His "Superconductivity Initiative" calls for an increase in research money for the Defense Department, "quick start" grants for commercial applications, a relaxation of antitrust laws to permit joint production ventures, stricter patent laws and the withholding from release under the Freedom of Information Act of "commercially valuable" scientific information developed in government laboratories.

"Science tells us that the breakthroughs in superconductivity bring us to the threshold of a new age," the president, flanked by Secretary of State George P. Shultz, Secretary of Defense Caspar W. Weinberger and other top officials, told a gathering of more than 1,000 American scientists, engineers, venture capitalists and entrepreneurs at the Washington Hilton.

"It is our task at this conference to herald in that new age with a rush . . . . For the promise of superconductivity to become real, it must bridge the gap from the laboratory to the marketplace, it must make the transition from a scientific phenomenon to an everyday reality, from a specialty item to a commodity," he said.

The discovery last October of high-temperature superconductors, which carry electricity without losing energy to resistance, set off a global competition to develop the commercial potential of the new materials.

Reagan's speech was the latest indication of mounting concern that while the United States is a leader in laboratory breakthroughs, it has repeatedly lost out to others -- notably the Japanese -- in the struggle to convert these advances to practical applications for the marketplace.

Among the potential uses envisioned by scientists are high speed trains that hurtle frictionlessly on cushions of magnetic force; supercomputers several times faster, more powerful and also smaller and cheaper than those used today; lighter, more efficient electric motors of all kinds; and advanced radar, submarine tracking, and ultra-fast processing of electronic signals useful in high-tech weaponry.

In general, turning the recent discoveries into practical technologies "will be a long and difficult process," National Science Foundation chairman Erich Bloch told the group, echoing other speakers.

Dr.
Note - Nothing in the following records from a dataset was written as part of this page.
--- src/rtl/joystick_reader.sv ---
// ============================================================================
// joystick_reader : polls a 4021-style serial pad and publishes a button byte
// Revision 1.0
// ============================================================================
`default_nettype none

module joystick_reader #(
    parameter int CLK_DIV = 81
) (
    input  logic       raw_clk,
    input  logic       reset,
    input  logic       start,
    input  logic       read_ack,
    input  logic       joy_data,
    output logic       joy_latch,
    output logic       joy_clk,
    output logic [7:0] buttons,
    output logic       valid,
    output logic       changed,
    output logic       busy
);

    localparam logic [2:0] S_IDLE  = 3'd0;
    localparam logic [2:0] S_LATCH = 3'd1;
    localparam logic [2:0] S_LOW   = 3'd2;
    localparam logic [2:0] S_HIGH  = 3'd3;
    localparam logic [2:0] S_DONE  = 3'd4;

    localparam logic [10:0] C_LATCH_LOAD = 11'(2 * CLK_DIV - 1);
    localparam logic [10:0] C_PHASE_LOAD = 11'(CLK_DIV - 1);

    logic [2:0]  r_state;
    logic [2:0]  w_next_state;
    logic [10:0] r_count;
    logic [10:0] w_next_count;
    logic [2:0]  r_index;
    logic [2:0]  w_next_index;
    logic [7:0]  r_shift;
    logic [7:0]  w_next_shift;
    logic [1:0]  r_sync;
    logic        w_latch_next;
    logic        w_clk_next;
    logic        w_busy_next;
    logic        w_publish;

    // State register, datapath and registered outputs
    always_ff @(posedge raw_clk) begin
        if (!reset) begin
            r_state   <= S_IDLE;
            r_count   <= 11'd0;
            r_index   <= 3'd0;
            r_shift   <= 8'd0;
            r_sync    <= 2'b11;
            joy_latch <= 1'b0;
            joy_clk   <= 1'b1;
            busy      <= 1'b0;
            buttons   <= 8'd0;
            valid     <= 1'b0;
            changed   <= 1'b0;
        end else begin
            r_state   <= w_next_state;
            r_count   <= w_next_count;
            r_index   <= w_next_index;
            r_shift   <= w_next_shift;
            r_sync    <= {r_sync[0], joy_data};
            joy_latch <= w_latch_next;
            joy_clk   <= w_clk_next;
            busy      <= w_busy_next;
            changed   <= w_publish && (r_shift != buttons);
            if (w_publish) begin
                buttons <= r_shift;
            end
            // New data wins over a simultaneous acknowledge
            if (w_publish) begin
                valid <= 1'b1;
            end else if (read_ack) begin
                valid <= 1'b0;
            end
        end
    end

    // Next-state logic
    always_comb begin
        w_next_state = r_state;
        w_next_count = r_count;
        w_next_index = r_index;
        w_next_shift = r_shift;
        case (r_state)
            S_IDLE: begin
                if (start) begin
                    w_next_state = S_LATCH;
                    w_next_count = C_LATCH_LOAD;
                    w_next_index = 3'd0;
                    w_next_shift = 8'd0;
                end
            end
            S_LATCH: begin
                if (r_count == 11'd0) begin
                    w_next_state = S_LOW;
                    w_next_count = C_PHASE_LOAD;
                end else begin
                    w_next_count = r_count - 11'd1;
                end
            end
            S_LOW: begin
                if (r_count == 11'd0) begin
                    w_next_shift[r_index] = ~r_sync[1];
                    w_next_state          = S_HIGH;
                    w_next_count          = C_PHASE_LOAD;
                end else begin
                    w_next_count = r_count - 11'd1;
                end
            end
            S_HIGH: begin
                if (r_count == 11'd0) begin
                    if (r_index == 3'd7) begin
                        w_next_state = S_DONE;
                    end else begin
                        w_next_index = r_index + 3'd1;
                        w_next_state = S_LOW;
                        w_next_count = C_PHASE_LOAD;
                    end
                end else begin
                    w_next_count = r_count - 11'd1;
                end
            end
            S_DONE: begin
                w_next_state = S_IDLE;
            end
            default: begin
                w_next_state = S_IDLE;
            end
        endcase
    end

    // Output decode from the next state so the pins are registered
    always_comb begin
        w_latch_next = (w_next_state == S_LATCH);
        w_clk_next   = (w_next_state != S_LOW);
        w_busy_next  = (w_next_state == S_LATCH) || (w_next_state == S_LOW) ||
                       (w_next_state == S_HIGH);
        w_publish    = (r_state == S_HIGH) && (w_next_state == S_DONE);
    end

endmodule

`default_nettype wire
Sibley Burnette, while with GA Technologies, sold 53 superconducting magnets used in hospital diagnostic devices. To get to the market, he told the conference yesterday, "We broke every rule in the policy and procedures manual." One necessity, he added, is getting someone to freeze the design in timely fashion, despite the "disappointed engineers" who constantly come up with ways to make it better.
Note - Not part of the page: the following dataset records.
<file path="src/rtl/hsi_mse_acc_pkg.sv">
// Shared types and helpers for the hyperspectral MSE accumulator.
//   state_e    : top-level FSM states
//   acc_width  : accumulator width needed for a full vector of worst-case squares
//   sat_resize : clamp a value to out_w bits, saturating to all-ones on overflow
package hsi_mse_acc_pkg;

  typedef enum logic [1:0] {
    Accum,
    Drain,
    Divide,
    Output
  } state_e;

  // Each square needs 2*elem_w bits; summing up to 2**bands_addr of them adds bands_addr bits.
  function automatic int unsigned acc_width(int unsigned elem_w, int unsigned bands_addr);
    return 2 * elem_w + bands_addr;
  endfunction

  function automatic logic [63:0] sat_resize(logic [63:0] val, int unsigned out_w);
    logic [63:0] mask;
    if (out_w >= 64) begin
      return val;
    end
    mask = (64'd1 << out_w) - 64'd1;
    return ((val & ~mask) != 64'd0) ? mask : val;
  endfunction

endpackage

</file>
<file path="src/rtl/hsi_mse_acc_if.sv">
// Band stream in / MSE result out bundle for hsi_mse_acc.
//   master : the stream source and result consumer (drives band_*, observes mse_out_*)
//   slave  : the accumulator itself
interface hsi_mse_acc_if #(
  parameter int unsigned ELEMENT_WIDTH = 16,
  parameter int unsigned WORD_WIDTH    = 32,
  parameter int unsigned REF_WIDTH     = 8
);

  logic                     band_valid;
  logic                     band_ready;
  logic [ELEMENT_WIDTH-1:0] pixel_elem;
  logic [ELEMENT_WIDTH-1:0] ref_elem;
  logic                     band_last;
  logic [REF_WIDTH-1:0]     vector_ref;
  logic                     mse_out_valid;
  logic [WORD_WIDTH-1:0]    mse_out_value;
  logic [REF_WIDTH-1:0]     mse_out_ref;
  logic                     mse_out_truncated;

  modport master (
    output band_valid, pixel_elem, ref_elem, band_last, vector_ref,
    input  band_ready, mse_out_valid, mse_out_value, mse_out_ref, mse_out_truncated
  );

  modport slave (
    input  band_valid, pixel_elem, ref_elem, band_last, vector_ref,
    output band_ready, mse_out_valid, mse_out_value, mse_out_ref, mse_out_truncated
  );

endinterface

</file>
<file path="src/rtl/hsi_mse_div.sv">
// Sequential restoring divider, one quotient bit per cycle.
// The load cycle already performs the first step, so quotient_o is final and done_o
// pulses exactly DividendWidth cycles after the cycle start_i is high.
//   clk, rst     : clock, async active-high reset
//   clear        : synchronous abort
//   start_i      : load dividend_i / divisor_i (divisor must be non-zero)
//   busy_o       : iterations still pending
//   done_o       : one-cycle pulse, quotient_o valid
//   quotient_o   : quotient, held until the next start_i
module hsi_mse_div #(
  parameter int unsigned DividendWidth = 39,
  parameter int unsigned DivisorWidth  = 8
) (
  input  logic                     clk,
  input  logic                     rst,
  input  logic                     clear,
  input  logic                     start_i,
  input  logic [DividendWidth-1:0] dividend_i,
  input  logic [DivisorWidth-1:0]  divisor_i,
  output logic                     busy_o,
  output logic                     done_o,
  output logic [DividendWidth-1:0] quotient_o
);

  localparam int unsigned CntW = $clog2(DividendWidth + 1);

  logic [DividendWidth-1:0] quo_q, quo_d;
  logic [DivisorWidth-1:0]  rem_q, rem_d;
  logic [DivisorWidth-1:0]  div_q, div_d;
  logic [CntW-1:0]          cnt_q, cnt_d;
  logic                     busy_q, busy_d;
  logic                     done_q, done_d;

  logic [DividendWidth-1:0] src_quo, step_quo;
  logic [DivisorWidth-1:0]  src_rem, src_div, step_rem;
  logic [DivisorWidth:0]    rem_sh, rem_sub;

  // One restoring step on either the freshly loaded operands or the running state.
  always_comb begin
    src_rem = rem_q;
    src_quo = quo_q;
    src_div = div_q;
    if (start_i) begin
      src_rem = '0;
      src_quo = dividend_i;
      src_div = divisor_i;
    end
    rem_sh  = {src_rem, src_quo[DividendWidth-1]};
    rem_sub = rem_sh - {1'b0, src_div};
    if (rem_sh >= {1'b0, src_div}) begin
      step_rem = rem_sub[DivisorWidth-1:0];
      step_quo = {src_quo[DividendWidth-2:0], 1'b1};
    end else begin
      // rem_sh < divisor here, so its top bit is zero
      step_rem = rem_sh[DivisorWidth-1:0];
      step_quo = {src_quo[DividendWidth-2:0], 1'b0};
    end
  end

  always_comb begin
    quo_d  = quo_q;
    rem_d  = rem_q;
    div_d  = div_q;
    cnt_d  = cnt_q;
    busy_d = busy_q;
    done_d = 1'b0;
    if (clear) begin
      quo_d  = '0;
      rem_d  = '0;
      div_d  = '0;
      cnt_d  = '0;
      busy_d = 1'b0;
    end else if (start_i) begin
      quo_d  = step_quo;
      rem_d  = step_rem;
      div_d  = divisor_i;
      cnt_d  = CntW'(DividendWidth - 1);
      busy_d = 1'b1;
    end else if (busy_q) begin
      quo_d = step_quo;
      rem_d = step_rem;
      cnt_d = cnt_q - CntW'(1);
      if (cnt_q == CntW'(1)) begin
        busy_d = 1'b0;
        done_d = 1'b1;
      end
    end
  end

  always_ff @(posedge clk or posedge rst) begin
    if (rst) begin
      quo_q  <= '0;
      rem_q  <= '0;
      div_q  <= '0;
      cnt_q  <= '0;
      busy_q <= 1'b0;
      done_q <= 1'b0;
    end else begin
      quo_q  <= quo_d;
      rem_q  <= rem_d;
      div_q  <= div_d;
      cnt_q  <= cnt_d;
      busy_q <= busy_d;
      done_q <= done_d;
    end
  end

  assign busy_o     = busy_q;
  assign done_o     = done_q;
  assign quotient_o = quo_q;

endmodule

</file>
<file path="src/rtl/hsi_mse_acc.sv">
// Mean squared error between one hyperspectral pixel and one library vector,
// streamed one band per cycle; feeds the MSE min/max comparator.
//   clk, rst : clock, async active-high reset
//   clear    : synchronous abort to idle, discards the vector in flight
//   bus      : band stream (valid/ready, samples, last, vector_ref) and the
//              registered result (one-cycle valid pulse, value, ref, truncated)
// Pipeline: S1 registers |pixel - ref|, S2 folds its square into the accumulator.
// After the last band: one DRAIN cycle, ACC_WIDTH divider cycles, one OUTPUT cycle.
module hsi_mse_acc
  import hsi_mse_acc_pkg::*;
#(
  parameter int unsigned WORD_WIDTH            = 32,
  parameter int unsigned ELEMENT_WIDTH         = 16,
  parameter int unsigned HSI_BANDS             = 128,
  parameter int unsigned HSI_BANDS_ADDR        = $clog2(HSI_BANDS),
  parameter int unsigned HSI_LIBRARY_SIZE      = 256,
  parameter int unsigned HSI_LIBRARY_SIZE_ADDR = $clog2(HSI_LIBRARY_SIZE),
  parameter int unsigned ACC_WIDTH             = acc_width(ELEMENT_WIDTH, HSI_BANDS_ADDR)
) (
  input  logic          clk,
  input  logic          rst,
  input  logic          clear,
  hsi_mse_acc_if.slave  bus
);

  localparam int unsigned CntW = HSI_BANDS_ADDR + 1;

  state_e                           state_q, state_d;
  logic                             ready_q, ready_d;
  logic [ELEMENT_WIDTH-1:0]         s1_diff_q, s1_diff_d;
  logic                             s1_valid_q, s1_valid_d;
  logic [ACC_WIDTH-1:0]             acc_q, acc_d;
  logic [CntW-1:0]                  cnt_q, cnt_d;
  logic [HSI_LIBRARY_SIZE_ADDR-1:0] ref_q, ref_d;
  logic                             trunc_q, trunc_d;
  logic                             out_valid_q, out_valid_d;
  logic [WORD_WIDTH-1:0]            out_value_q, out_value_d;
  logic [HSI_LIBRARY_SIZE_ADDR-1:0] out_ref_q, out_ref_d;
  logic                             out_trunc_q, out_trunc_d;

  logic                       hs;
  logic [ELEMENT_WIDTH-1:0]   abs_diff;
  logic [2*ELEMENT_WIDTH-1:0] sq;
  logic [CntW-1:0]            cnt_inc;
  logic                       div_start;
  logic                       div_busy;
  logic                       div_done;
  logic [ACC_WIDTH-1:0]       div_quo;

  assign hs       = bus.band_valid && ready_q;
  assign abs_diff = (bus.pixel_elem >= bus.ref_elem) ? (bus.pixel_elem - bus.ref_elem)
                                                     : (bus.ref_elem - bus.pixel_elem);
  assign sq       = (2*ELEMENT_WIDTH)'(s1_diff_q) * (2*ELEMENT_WIDTH)'(s1_diff_q);
  assign cnt_inc  = cnt_q + CntW'(1);

  always_comb begin
    state_d     = state_q;
    ready_d     = ready_q;
    s1_diff_d   = s1_diff_q;
    s1_valid_d  = 1'b0;
    acc_d       = acc_q;
    cnt_d       = cnt_q;
    ref_d       = ref_q;
    trunc_d     = trunc_q;
    out_valid_d = 1'b0;
    out_value_d = out_value_q;
    out_ref_d   = out_ref_q;
    out_trunc_d = out_trunc_q;
    div_start   = 1'b0;

    // S2 runs in every state; only ACCUM and DRAIN ever see s1_valid_q set.
    if (s1_valid_q) begin
      acc_d = acc_q + ACC_WIDTH'(sq);
    end

    case (state_q)
      Accum: begin
        if (hs) begin
          s1_valid_d = 1'b1;
          s1_diff_d  = abs_diff;
          cnt_d      = cnt_inc;
          if (cnt_q == '0) begin
            ref_d = bus.vector_ref;
          end
          if (bus.band_last || (cnt_inc == CntW'(HSI_BANDS))) begin
            state_d = Drain;
            ready_d = 1'b0;
            trunc_d = !bus.band_last;
          end
        end
      end
      Drain: begin
        // The last square lands this cycle, so the divider loads acc_d, not acc_q.
        div_start = 1'b1;
        state_d   = Divide;
      end
      Divide: begin
        if (div_done) begin
          state_d     = Output;
          out_valid_d = 1'b1;
          out_value_d = WORD_WIDTH'(sat_resize(64'(div_quo), WORD_WIDTH));
          out_ref_d   = ref_q;
          out_trunc_d = trunc_q;
        end
      end
      Output: begin
        state_d = Accum;
        ready_d = 1'b1;
        acc_d   = '0;
        cnt_d   = '0;
        trunc_d = 1'b0;
      end
      default: begin
        state_d = Accum;
        ready_d = 1'b1;
      end
    endcase

    if (clear) begin
      state_d     = Accum;
      ready_d     = 1'b1;
      s1_diff_d   = '0;
      s1_valid_d  = 1'b0;
      acc_d       = '0;
      cnt_d       = '0;
      ref_d       = '0;
      trunc_d     = 1'b0;
      out_valid_d = 1'b0;
      out_value_d = '0;
      out_ref_d   = '0;
      out_trunc_d = 1'b0;
      div_start   = 1'b0;
    end
  end

  always_ff @(posedge clk or posedge rst) begin
    if (rst) begin
      state_q     <= Accum;
      ready_q     <= 1'b1;
      s1_diff_q   <= '0;
      s1_valid_q  <= 1'b0;
      acc_q       <= '0;
      cnt_q       <= '0;
      ref_q       <= '0;
      trunc_q     <= 1'b0;
      out_valid_q <= 1'b0;
      out_value_q <= '0;
      out_ref_q   <= '0;
      out_trunc_q <= 1'b0;
    end else begin
      state_q     <= state_d;
      ready_q     <= ready_d;
      s1_diff_q   <= s1_diff_d;
      s1_valid_q  <= s1_valid_d;
      acc_q       <= acc_d;
      cnt_q       <= cnt_d;
      ref_q       <= ref_d;
      trunc_q     <= trunc_d;
      out_valid_q <= out_valid_d;
      out_value_q <= out_value_d;
      out_ref_q   <= out_ref_d;
      out_trunc_q <= out_trunc_d;
    end
  end

  hsi_mse_div #(
    .DividendWidth(ACC_WIDTH),
    .DivisorWidth (CntW)
  ) u_div (
    .clk       (clk),
    .rst       (rst),
    .clear     (clear),
    .start_i   (div_start),
    .dividend_i(acc_d),
    .divisor_i (cnt_q),
    .busy_o    (div_busy),
    .done_o    (div_done),
    .quotient_o(div_quo)
  );

  // The divider is always either iterating or presenting its result while we wait on it.
  a_divide_tracks_div : assert property (
    @(posedge clk) disable iff (rst) (state_q == Divide) |-> (div_busy || div_done)
  );

  assign bus.band_ready        = ready_q;
  assign bus.mse_out_valid     = out_valid_q;
  assign bus.mse_out_value     = out_value_q;
  assign bus.mse_out_ref       = out_ref_q;
  assign bus.mse_out_truncated = out_trunc_q;

endmodule

</file>
<file path="src/flat_wrapper.sv">
// flat-port wrapper written by rule: the top's interface ports become plain ports
module hsi_mse_acc_flat import hsi_mse_acc_pkg::*;
#(
  parameter int unsigned WORD_WIDTH            = 32,
  parameter int unsigned ELEMENT_WIDTH         = 16,
  parameter int unsigned HSI_BANDS             = 128,
  parameter int unsigned HSI_BANDS_ADDR        = $clog2(HSI_BANDS),
  parameter int unsigned HSI_LIBRARY_SIZE      = 256,
  parameter int unsigned HSI_LIBRARY_SIZE_ADDR = $clog2(HSI_LIBRARY_SIZE),
  parameter int unsigned ACC_WIDTH             = acc_width(ELEMENT_WIDTH, HSI_BANDS_ADDR)
)
  (clk, rst, clear, bus_band_valid, bus_pixel_elem, bus_ref_elem, bus_band_last, bus_vector_ref, bus_band_ready, bus_mse_out_valid, bus_mse_out_value, bus_mse_out_ref, bus_mse_out_truncated);
  hsi_mse_acc_if #(.ELEMENT_WIDTH(ELEMENT_WIDTH), .WORD_WIDTH(WORD_WIDTH)) bus_i ();
  input  logic clk;
  input  logic rst;
  input  logic clear;
  input wire logic [$bits(bus_i.band_valid)-1:0] bus_band_valid;
  input wire logic [$bits(bus_i.pixel_elem)-1:0] bus_pixel_elem;
  input wire logic [$bits(bus_i.ref_elem)-1:0] bus_ref_elem;
  input wire logic [$bits(bus_i.band_last)-1:0] bus_band_last;
  input wire logic [$bits(bus_i.vector_ref)-1:0] bus_vector_ref;
  output wire logic [$bits(bus_i.band_ready)-1:0] bus_band_ready;
  output wire logic [$bits(bus_i.mse_out_valid)-1:0] bus_mse_out_valid;
  output wire logic [$bits(bus_i.mse_out_value)-1:0] bus_mse_out_value;
  output wire logic [$bits(bus_i.mse_out_ref)-1:0] bus_mse_out_ref;
  output wire logic [$bits(bus_i.mse_out_truncated)-1:0] bus_mse_out_truncated;
  assign bus_i.band_valid = bus_band_valid;
  assign bus_i.pixel_elem = bus_pixel_elem;
  assign bus_i.ref_elem = bus_ref_elem;
  assign bus_i.band_last = bus_band_last;
  assign bus_i.vector_ref = bus_vector_ref;
  assign bus_band_ready = bus_i.band_ready;
  assign bus_mse_out_valid = bus_i.mse_out_valid;
  assign bus_mse_out_value = bus_i.mse_out_value;
  assign bus_mse_out_ref = bus_i.mse_out_ref;
  assign bus_mse_out_truncated = bus_i.mse_out_truncated;
  hsi_mse_acc #(.WORD_WIDTH(WORD_WIDTH), .ELEMENT_WIDTH(ELEMENT_WIDTH), .HSI_BANDS(HSI_BANDS), .HSI_BANDS_ADDR(HSI_BANDS_ADDR), .HSI_LIBRARY_SIZE(HSI_LIBRARY_SIZE), .HSI_LIBRARY_SIZE_ADDR(HSI_LIBRARY_SIZE_ADDR), .ACC_WIDTH(ACC_WIDTH)) u_core (.clk(clk), .rst(rst), .clear(clear), .bus(bus_i));
endmodule
</file>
Although Reagan favors self-help by industry, he said the federal government would do all it can to foster private-sector development of superconductor technology and noted that his administration is proposing to double the National Science Foundation budget over the next five years.

His proposal yesterday follows an executive order in April to promote partnership between federal laboratories and the private sector. The plan also includes the creation of what he called a "Wise Man" Advisory Group on Superconductivity, made up of five people from industry and academia, to advise the administration on policy, and it proposes the establishment of a number of "Superconductivity Research Centers" by the Departments of Energy and Commerce, the National Aeronautics and Space Administration and other institutions.

The first specific and dramatic increase in government research funding, with more expected to follow, went to the Pentagon. The initiative calls for the Defense Department to spend nearly $150 million over the next three years "to ensure use of superconductivity technologies in military systems." All federal agencies combined are currently spending a total of $30 million a year on superconductivity research, according to Phil Keif, an Energy Department spokesman.

Several of Reagan's proposals require congressional approval. A previous effort to weaken FOIA requirements got nowhere.

The two-day conference was sponsored by the White House and the Department of Energy, Reagan said, "so that business and science can cross-fertilize." It has stirred controversy because of a decision engineered by Reagan science adviser William R. Graham Jr. to bar foreign officials and business representatives, even though the meeting was open to both foreign and domestic press.